Can you use the comparison counts to predict the running times? If so, how? If not, why not?
Is the comparison count for selection sort dependent on the initial data? (For example, if you run selection sort several different times on different randomly generated arrays of 10000 items, is the comparison count the same every time?) How about insertion sort?
If you knew that your starting data would be nearly sorted (say, from a sorted list that had a few new items added to the end), which algorithm would you use?

(2 points) I'm going to do a little relaxing over break. Could you recommend a book for me to read?
(8 points) Steganography is the art of hiding messages in places where people will be unaware there is a message at all, let alone an encoded message.
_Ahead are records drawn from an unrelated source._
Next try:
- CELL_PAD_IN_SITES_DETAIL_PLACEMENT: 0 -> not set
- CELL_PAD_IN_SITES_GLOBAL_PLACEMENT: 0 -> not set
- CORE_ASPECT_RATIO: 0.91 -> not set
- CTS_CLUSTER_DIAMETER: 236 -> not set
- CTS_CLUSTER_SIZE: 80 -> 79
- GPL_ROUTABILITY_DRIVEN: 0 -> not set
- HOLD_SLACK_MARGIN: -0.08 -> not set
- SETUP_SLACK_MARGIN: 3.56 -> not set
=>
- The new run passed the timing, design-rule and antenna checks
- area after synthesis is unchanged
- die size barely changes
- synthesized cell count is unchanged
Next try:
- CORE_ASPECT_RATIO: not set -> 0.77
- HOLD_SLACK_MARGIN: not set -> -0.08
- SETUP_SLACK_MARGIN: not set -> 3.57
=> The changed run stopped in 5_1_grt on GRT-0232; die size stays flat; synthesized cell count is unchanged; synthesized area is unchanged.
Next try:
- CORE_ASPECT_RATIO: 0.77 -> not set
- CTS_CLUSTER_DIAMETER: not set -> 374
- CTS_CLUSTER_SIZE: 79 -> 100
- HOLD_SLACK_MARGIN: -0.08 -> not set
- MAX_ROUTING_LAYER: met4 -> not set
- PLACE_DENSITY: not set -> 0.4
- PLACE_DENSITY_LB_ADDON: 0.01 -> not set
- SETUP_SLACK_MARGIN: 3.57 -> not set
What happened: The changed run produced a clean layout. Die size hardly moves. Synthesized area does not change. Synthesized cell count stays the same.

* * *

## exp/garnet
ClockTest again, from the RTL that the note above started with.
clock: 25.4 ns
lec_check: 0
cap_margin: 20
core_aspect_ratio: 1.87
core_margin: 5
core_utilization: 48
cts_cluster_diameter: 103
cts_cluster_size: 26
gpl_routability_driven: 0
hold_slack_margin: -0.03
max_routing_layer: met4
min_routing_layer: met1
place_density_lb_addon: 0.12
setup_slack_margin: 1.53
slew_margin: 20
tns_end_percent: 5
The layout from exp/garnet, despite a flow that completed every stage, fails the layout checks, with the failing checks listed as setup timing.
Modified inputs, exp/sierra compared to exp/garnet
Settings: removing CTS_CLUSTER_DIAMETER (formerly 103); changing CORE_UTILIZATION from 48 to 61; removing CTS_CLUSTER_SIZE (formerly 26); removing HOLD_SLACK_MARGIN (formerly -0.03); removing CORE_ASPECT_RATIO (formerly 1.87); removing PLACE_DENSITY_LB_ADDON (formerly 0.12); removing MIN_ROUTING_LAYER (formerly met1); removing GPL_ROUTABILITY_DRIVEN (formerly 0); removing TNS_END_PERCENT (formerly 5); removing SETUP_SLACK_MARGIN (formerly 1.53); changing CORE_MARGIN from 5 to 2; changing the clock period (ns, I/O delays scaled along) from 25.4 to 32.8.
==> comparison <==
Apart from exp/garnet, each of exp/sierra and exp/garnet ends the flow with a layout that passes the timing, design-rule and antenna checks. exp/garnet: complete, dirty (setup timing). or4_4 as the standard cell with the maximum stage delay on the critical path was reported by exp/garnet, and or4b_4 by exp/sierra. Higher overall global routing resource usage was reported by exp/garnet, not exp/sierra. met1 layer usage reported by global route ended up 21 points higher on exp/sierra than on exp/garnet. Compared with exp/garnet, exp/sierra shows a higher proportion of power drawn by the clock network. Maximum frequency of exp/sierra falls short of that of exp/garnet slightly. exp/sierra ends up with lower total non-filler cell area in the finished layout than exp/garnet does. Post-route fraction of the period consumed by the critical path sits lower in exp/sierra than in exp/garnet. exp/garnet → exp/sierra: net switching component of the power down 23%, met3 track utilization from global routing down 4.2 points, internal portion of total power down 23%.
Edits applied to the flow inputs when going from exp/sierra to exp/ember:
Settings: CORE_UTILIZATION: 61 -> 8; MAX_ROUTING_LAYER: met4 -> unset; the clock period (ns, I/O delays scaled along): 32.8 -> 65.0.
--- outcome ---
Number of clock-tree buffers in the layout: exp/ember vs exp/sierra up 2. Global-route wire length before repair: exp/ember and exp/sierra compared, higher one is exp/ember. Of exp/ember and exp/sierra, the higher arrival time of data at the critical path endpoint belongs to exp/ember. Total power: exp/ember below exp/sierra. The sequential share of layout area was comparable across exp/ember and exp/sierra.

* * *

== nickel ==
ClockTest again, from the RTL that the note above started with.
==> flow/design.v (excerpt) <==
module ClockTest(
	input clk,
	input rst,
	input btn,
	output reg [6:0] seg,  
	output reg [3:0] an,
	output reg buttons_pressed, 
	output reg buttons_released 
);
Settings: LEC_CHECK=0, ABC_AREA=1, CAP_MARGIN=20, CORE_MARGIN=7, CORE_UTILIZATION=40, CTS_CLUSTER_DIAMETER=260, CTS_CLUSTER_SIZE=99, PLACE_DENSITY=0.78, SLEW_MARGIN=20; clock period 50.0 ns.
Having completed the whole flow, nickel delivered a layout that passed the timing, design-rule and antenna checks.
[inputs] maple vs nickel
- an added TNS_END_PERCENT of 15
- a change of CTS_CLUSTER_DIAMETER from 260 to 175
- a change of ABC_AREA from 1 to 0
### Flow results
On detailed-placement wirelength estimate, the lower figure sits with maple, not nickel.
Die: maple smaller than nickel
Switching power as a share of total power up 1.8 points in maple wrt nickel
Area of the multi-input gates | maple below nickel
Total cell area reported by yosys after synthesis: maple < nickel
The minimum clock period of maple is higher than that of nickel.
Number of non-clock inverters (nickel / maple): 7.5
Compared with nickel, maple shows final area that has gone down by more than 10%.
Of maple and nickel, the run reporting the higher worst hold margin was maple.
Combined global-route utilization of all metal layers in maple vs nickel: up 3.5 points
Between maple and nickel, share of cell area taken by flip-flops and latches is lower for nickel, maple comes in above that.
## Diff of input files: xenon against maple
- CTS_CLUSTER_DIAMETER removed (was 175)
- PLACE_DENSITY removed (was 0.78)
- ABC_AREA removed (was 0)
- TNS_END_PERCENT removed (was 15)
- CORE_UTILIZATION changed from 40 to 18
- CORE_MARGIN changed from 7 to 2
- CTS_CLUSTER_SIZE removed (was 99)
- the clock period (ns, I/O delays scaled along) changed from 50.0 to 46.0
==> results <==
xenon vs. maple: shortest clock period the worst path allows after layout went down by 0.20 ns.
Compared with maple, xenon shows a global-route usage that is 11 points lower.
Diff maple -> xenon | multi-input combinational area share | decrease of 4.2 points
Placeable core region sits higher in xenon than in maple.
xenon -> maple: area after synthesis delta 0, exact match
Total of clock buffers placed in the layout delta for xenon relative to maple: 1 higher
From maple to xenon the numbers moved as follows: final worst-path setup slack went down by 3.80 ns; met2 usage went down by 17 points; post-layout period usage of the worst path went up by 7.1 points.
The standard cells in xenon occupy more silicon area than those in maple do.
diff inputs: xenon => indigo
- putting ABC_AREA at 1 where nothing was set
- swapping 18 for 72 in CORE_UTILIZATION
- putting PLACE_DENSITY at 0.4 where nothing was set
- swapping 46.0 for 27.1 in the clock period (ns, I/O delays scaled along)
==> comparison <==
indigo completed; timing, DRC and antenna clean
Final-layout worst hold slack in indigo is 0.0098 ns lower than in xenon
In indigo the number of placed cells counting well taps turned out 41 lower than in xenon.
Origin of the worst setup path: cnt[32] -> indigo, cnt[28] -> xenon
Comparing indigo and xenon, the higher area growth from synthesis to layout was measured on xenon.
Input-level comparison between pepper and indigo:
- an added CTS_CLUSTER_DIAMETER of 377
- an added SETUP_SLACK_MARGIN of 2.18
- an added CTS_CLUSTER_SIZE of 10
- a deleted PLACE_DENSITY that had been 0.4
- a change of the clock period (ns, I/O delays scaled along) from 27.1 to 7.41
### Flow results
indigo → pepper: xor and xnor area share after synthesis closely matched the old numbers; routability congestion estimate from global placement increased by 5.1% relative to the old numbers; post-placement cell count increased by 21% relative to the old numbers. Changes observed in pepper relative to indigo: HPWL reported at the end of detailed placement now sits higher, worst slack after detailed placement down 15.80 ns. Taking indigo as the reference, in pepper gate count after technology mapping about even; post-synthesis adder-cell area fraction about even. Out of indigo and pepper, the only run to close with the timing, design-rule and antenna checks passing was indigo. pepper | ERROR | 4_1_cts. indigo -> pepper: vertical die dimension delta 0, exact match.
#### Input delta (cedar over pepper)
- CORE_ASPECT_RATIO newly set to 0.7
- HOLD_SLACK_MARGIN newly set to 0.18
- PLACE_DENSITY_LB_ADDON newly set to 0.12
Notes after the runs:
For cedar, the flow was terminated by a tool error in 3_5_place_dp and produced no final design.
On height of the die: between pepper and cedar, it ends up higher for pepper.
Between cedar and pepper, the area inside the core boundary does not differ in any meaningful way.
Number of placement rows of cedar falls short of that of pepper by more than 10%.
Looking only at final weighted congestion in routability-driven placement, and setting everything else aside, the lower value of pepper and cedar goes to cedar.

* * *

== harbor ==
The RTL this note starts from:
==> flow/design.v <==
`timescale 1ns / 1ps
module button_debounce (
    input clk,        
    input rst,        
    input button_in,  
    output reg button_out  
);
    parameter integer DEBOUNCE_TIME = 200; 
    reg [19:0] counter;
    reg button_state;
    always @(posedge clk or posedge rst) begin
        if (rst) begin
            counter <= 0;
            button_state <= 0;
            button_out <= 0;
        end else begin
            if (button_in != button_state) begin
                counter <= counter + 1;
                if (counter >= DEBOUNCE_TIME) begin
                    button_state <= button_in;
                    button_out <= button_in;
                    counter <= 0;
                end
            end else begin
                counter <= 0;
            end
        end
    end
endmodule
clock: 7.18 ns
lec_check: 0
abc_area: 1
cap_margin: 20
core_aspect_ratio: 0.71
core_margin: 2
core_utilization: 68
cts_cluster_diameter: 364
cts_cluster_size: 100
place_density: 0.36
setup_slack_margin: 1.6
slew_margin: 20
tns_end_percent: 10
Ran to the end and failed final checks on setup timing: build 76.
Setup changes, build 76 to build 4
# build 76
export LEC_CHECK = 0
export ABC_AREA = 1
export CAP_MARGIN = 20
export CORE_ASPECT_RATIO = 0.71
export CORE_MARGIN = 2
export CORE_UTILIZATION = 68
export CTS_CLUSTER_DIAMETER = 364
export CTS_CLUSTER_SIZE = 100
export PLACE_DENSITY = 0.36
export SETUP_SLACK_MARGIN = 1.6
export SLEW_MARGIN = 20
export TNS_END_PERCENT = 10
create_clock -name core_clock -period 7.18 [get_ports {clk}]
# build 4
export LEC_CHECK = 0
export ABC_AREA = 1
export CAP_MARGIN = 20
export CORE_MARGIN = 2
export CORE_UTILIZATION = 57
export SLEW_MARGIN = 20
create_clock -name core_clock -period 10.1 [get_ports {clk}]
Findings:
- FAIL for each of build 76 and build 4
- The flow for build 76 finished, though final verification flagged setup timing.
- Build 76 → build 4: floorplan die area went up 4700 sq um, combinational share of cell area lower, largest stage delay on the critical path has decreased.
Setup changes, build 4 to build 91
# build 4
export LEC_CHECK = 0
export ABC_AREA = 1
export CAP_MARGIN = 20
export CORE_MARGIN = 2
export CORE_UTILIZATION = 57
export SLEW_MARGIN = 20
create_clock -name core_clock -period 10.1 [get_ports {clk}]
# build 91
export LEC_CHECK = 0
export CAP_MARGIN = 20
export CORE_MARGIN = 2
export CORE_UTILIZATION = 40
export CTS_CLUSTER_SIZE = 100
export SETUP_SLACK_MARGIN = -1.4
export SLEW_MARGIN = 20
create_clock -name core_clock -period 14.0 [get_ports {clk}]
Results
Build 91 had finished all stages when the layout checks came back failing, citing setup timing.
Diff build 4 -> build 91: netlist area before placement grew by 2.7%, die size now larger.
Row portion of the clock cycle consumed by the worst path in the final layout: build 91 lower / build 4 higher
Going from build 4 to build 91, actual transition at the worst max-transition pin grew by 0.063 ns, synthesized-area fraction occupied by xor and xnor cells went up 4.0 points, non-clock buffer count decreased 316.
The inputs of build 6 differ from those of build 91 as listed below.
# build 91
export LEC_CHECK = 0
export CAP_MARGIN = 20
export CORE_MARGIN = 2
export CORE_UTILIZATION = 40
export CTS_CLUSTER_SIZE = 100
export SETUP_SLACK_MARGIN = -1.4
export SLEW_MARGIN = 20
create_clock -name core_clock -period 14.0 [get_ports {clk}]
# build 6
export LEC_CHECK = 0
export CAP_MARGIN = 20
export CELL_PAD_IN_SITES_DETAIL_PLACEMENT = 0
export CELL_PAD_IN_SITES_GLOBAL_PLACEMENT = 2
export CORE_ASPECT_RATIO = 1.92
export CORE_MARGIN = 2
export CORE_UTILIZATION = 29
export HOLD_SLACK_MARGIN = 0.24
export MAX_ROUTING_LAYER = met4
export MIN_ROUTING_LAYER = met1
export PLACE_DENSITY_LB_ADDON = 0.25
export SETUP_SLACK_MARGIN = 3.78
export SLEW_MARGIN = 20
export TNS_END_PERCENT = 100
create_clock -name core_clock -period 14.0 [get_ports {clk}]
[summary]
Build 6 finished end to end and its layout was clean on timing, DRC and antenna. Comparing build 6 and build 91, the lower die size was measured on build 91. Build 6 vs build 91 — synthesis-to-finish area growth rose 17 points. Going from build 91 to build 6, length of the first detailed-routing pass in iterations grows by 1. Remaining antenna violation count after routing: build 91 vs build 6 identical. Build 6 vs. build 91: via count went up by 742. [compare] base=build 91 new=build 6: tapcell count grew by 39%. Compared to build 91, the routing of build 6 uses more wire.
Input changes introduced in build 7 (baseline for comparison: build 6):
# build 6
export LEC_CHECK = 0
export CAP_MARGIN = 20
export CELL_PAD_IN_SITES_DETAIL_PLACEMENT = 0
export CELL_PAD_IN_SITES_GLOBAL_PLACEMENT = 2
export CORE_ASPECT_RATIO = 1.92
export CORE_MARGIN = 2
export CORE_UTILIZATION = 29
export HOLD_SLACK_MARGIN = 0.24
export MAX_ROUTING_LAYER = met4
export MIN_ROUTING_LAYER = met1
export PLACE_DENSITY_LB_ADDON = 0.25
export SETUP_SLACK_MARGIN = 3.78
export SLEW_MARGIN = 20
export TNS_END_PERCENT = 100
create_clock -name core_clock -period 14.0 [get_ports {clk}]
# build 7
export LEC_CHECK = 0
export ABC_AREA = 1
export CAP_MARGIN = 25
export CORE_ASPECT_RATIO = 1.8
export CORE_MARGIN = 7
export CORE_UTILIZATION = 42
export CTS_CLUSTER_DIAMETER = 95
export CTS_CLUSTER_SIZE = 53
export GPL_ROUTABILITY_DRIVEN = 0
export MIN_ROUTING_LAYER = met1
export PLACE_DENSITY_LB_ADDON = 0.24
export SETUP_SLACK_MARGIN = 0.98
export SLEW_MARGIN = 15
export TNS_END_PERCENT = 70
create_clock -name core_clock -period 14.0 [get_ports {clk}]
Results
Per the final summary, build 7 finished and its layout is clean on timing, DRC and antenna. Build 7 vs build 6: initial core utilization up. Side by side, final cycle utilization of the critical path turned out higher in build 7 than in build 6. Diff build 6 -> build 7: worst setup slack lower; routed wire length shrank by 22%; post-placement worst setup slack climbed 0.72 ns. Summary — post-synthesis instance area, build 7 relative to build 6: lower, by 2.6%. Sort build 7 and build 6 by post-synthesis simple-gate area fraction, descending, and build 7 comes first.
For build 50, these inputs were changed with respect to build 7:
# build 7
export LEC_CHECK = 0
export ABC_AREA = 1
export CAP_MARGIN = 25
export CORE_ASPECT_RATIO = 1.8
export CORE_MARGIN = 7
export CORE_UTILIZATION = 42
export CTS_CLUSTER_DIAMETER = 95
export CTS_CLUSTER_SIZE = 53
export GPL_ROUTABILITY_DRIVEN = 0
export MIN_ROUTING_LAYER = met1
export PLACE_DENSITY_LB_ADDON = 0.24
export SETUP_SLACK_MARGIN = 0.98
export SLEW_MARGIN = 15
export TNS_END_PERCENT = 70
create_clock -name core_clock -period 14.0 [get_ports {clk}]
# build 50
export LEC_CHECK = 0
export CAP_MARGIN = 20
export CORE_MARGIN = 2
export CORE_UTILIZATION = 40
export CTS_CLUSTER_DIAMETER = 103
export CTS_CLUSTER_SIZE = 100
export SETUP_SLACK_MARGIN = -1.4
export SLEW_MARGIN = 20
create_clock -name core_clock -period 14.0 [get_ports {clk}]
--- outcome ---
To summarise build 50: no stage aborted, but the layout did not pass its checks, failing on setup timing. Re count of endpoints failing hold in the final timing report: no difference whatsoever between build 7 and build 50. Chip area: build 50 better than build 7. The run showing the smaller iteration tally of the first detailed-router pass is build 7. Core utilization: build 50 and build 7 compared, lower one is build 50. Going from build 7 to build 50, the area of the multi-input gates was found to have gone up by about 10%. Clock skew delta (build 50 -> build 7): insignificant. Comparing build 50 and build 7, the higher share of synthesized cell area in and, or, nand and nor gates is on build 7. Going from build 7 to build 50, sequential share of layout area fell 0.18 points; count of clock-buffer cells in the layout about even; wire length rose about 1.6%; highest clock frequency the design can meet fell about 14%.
==> run B <==
==> flow/design.v (excerpt) <==
module hbridgecontroller(
input PCLK, 				 
input PRESERN, 				 
input PSEL, 				 
input PENABLE, 				 
output wire PREADY, 		 
output wire PSLVERR,		 
input PWRITE,				 
input [31:0] PADDR,			 
input wire [31:0] PWDATA,	 
output reg [31:0] PRDATA,	 
output reg motor1_pwm,
output reg motor2_pwm,
output reg [1:0] motor1_ctrl,
output reg [1:0] motor2_ctrl
); 
assign PSLVERR = 0;
assign PREADY = 1;
wire write_enable = (PENABLE && PWRITE && PSEL);
wire read_enable = (!PWRITE && PSEL); 
wire M1CTRL_WRITE = write_enable && (PADDR[15:0] == 16'h0000);
wire M1CTRL_READ = read_enable && (PADDR[15:0] == 16'h0000);
wire M2CTRL_WRITE = write_enable && (PADDR[15:0] == 16'h0004);
wire M2CTRL_READ = read_enable && (PADDR[15:0] == 16'h0004);
wire M1SPEED_WRITE = write_enable && (PADDR[15:0] == 16'h0008);
wire M1SPEED_READ = read_enable && (PADDR[15:0] == 16'h0008);
wire M2SPEED_WRITE = write_enable && (PADDR[15:0] == 16'h000c);
wire M2SPEED_READ = read_enable && (PADDR[15:0] == 16'h000c);
reg [31:0] counter;
parameter PWM_PERIOD = 200000;   
reg [31:0] M1_duty, M2_duty;
reg [31:0] M1_duty_v, M2_duty_v;
always @(posedge PCLK)
begin
    if (!PRESERN) counter = 0;
    else if (counter >= PWM_PERIOD) counter = 0;
    else counter = counter + 1;
  ...
clock: 16.8 ns
lec_check: 0
abc_area: 1
cap_margin: 20
core_margin: 2
core_utilization: 68
cts_cluster_diameter: 400
cts_cluster_size: 99
slew_margin: 20
run.sh (not shown) runs the stock make flow with config.mk's settings and CLKGATE_MAP_FILE=.
==> inputs of run Z, as changes to run B <==
Settings changed: CTS_CLUSTER_DIAMETER 400 to default, CTS_CLUSTER_SIZE 99 to default.
==> flow/constraint.sdc (replaced) <==
create_clock -name core_clock -period 21.2 [get_ports {PCLK}]
set_input_delay 4.2400 -clock core_clock [delete_from_list [all_inputs] [get_ports {PCLK}]]
set_output_delay 4.2400 -clock core_clock [all_outputs]
set_load 0.01 [all_outputs]
==> inputs of run F, as changes to run B <==
Settings changed: ABC_AREA 1 to default, CORE_UTILIZATION 68 to 30, CTS_CLUSTER_SIZE 99 to 94.
==> flow/constraint.sdc (replaced) <==
create_clock -name core_clock -period 30.0 [get_ports {PCLK}]
set_input_delay 6.0000 -clock core_clock [delete_from_list [all_inputs] [get_ports {PCLK}]]
set_output_delay 6.0000 -clock core_clock [all_outputs]
set_load 0.01 [all_outputs]
==> inputs of run K, as changes to run B <==
Settings changed: CORE_UTILIZATION 68 to 72, CTS_CLUSTER_DIAMETER 400 to 374, PLACE_DENSITY from default to 0.37, TNS_END_PERCENT from default to 5.
==> flow/constraint.sdc (replaced) <==
create_clock -name core_clock -period 5.42 [get_ports {PCLK}]
set_input_delay 1.0840 -clock core_clock [delete_from_list [all_inputs] [get_ports {PCLK}]]
set_output_delay 1.0840 -clock core_clock [all_outputs]
set_load 0.01 [all_outputs]
==> results <==
                                                                                       run Z                       run B                      run K                       run F
Status                                                              timing/DRC/antenna clean    timing/DRC/antenna clean  aborted with a tool error    timing/DRC/antenna clean
Failing step                                                                               -                           -       clock tree synthesis                           -
Count of tool warnings                                                                    55                          55                          -                          53
Area of placed instances                                                       0.01852 sq mm               0.01885 sq mm              0.02257 sq mm               0.01908 sq mm
Global-route met3 utilization                                                         3.434%                      4.192%                          -                      1.712%
Crit Path Category                                                        input port to flop          input port to flop                          -          input port to flop
Yosys cell count                                                                        2471                        2471                       2471                        2271
Hpwl dp                                                                             32.85 mm                    32.96 mm                   56.04 mm                    41.20 mm
Total combinational power                                                         0.000390 W                  0.000500 W                          -                  0.000261 W
Cell at the root of the clock tree                                sky130_fd_sc_hd__clkbuf_16  sky130_fd_sc_hd__clkbuf_16                          -  sky130_fd_sc_hd__clkbuf_16
Number of pins with negative max-slew slack in the final report                            0                           0                          -                           0
DR top layer                                                                            met4                        met4                          -                        met4
All-Layer GR Usage                                                                    30.39%                      30.18%                          -                      17.36%
Worst Hold End                                                                    PRDATA[15]                  PRDATA[16]                          -                   PRDATA[9]
Post-synthesis instance total                                                           2471                        2471                       2471                        2271
Total of endpoints with negative setup slack in the final report                           0                           0                          -                           0
Top fanout value on the critical path                                                     46                          17                          -                          13
Startpoint of the worst setup timing path                                          PADDR[15]                    PADDR[1]                          -                   PADDR[14]
Final-report hold violation count                                                          0                           0                          -                           0
Number of buffers added to fix hold violations after cts                                   0                           0                          -                           0
Placed cells                                                                            2887                        2928                       3389                        3096
Endpoint class of the critical path                                                     flop                        flop                          -                        flop
Worst hold path cell count                                                                 2                           2                          -                           2
Total chip power                                                                 0.0009321 W                  0.001219 W                          -                 0.0006599 W
Per-cell routed wire length                                                         13.72 um                    13.88 um                          -                    16.65 um
Die height                                                                          164.3 um                    164.3 um                   159.8 um                    244.6 um
Crit path launch type                                                             input port                  input port                          -                  input port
In this exercise, you will work with a form of steganography that involves hiding messages in digital images.

The image ox-with-message.png is my usual Babe the Blue Ox photograph, with a slight modification. The red values of the pixels in the leftmost column have been altered to hold a message consisting of a sequence of 8-bit ASCII characters. Each character is represented by 8 pixels, where an even red value represents a 0 bit, and an odd red value represents a 1 bit. For example, if the top 8 pixels in the left column of the photograph have red values equal to 50, 51, 48, 48, 50, 52, 52, 51 (i.e. even, odd, even, even, even, even, even, odd), then the first character in the hidden message is the character whose binary ASCII representation is 01000001 (that is, the capital letter A).

Your job is to write a program to extract the hidden message from the modified ox photograph. Write the message on your test paper, and submit your program as usual. Please call the program problem5.py.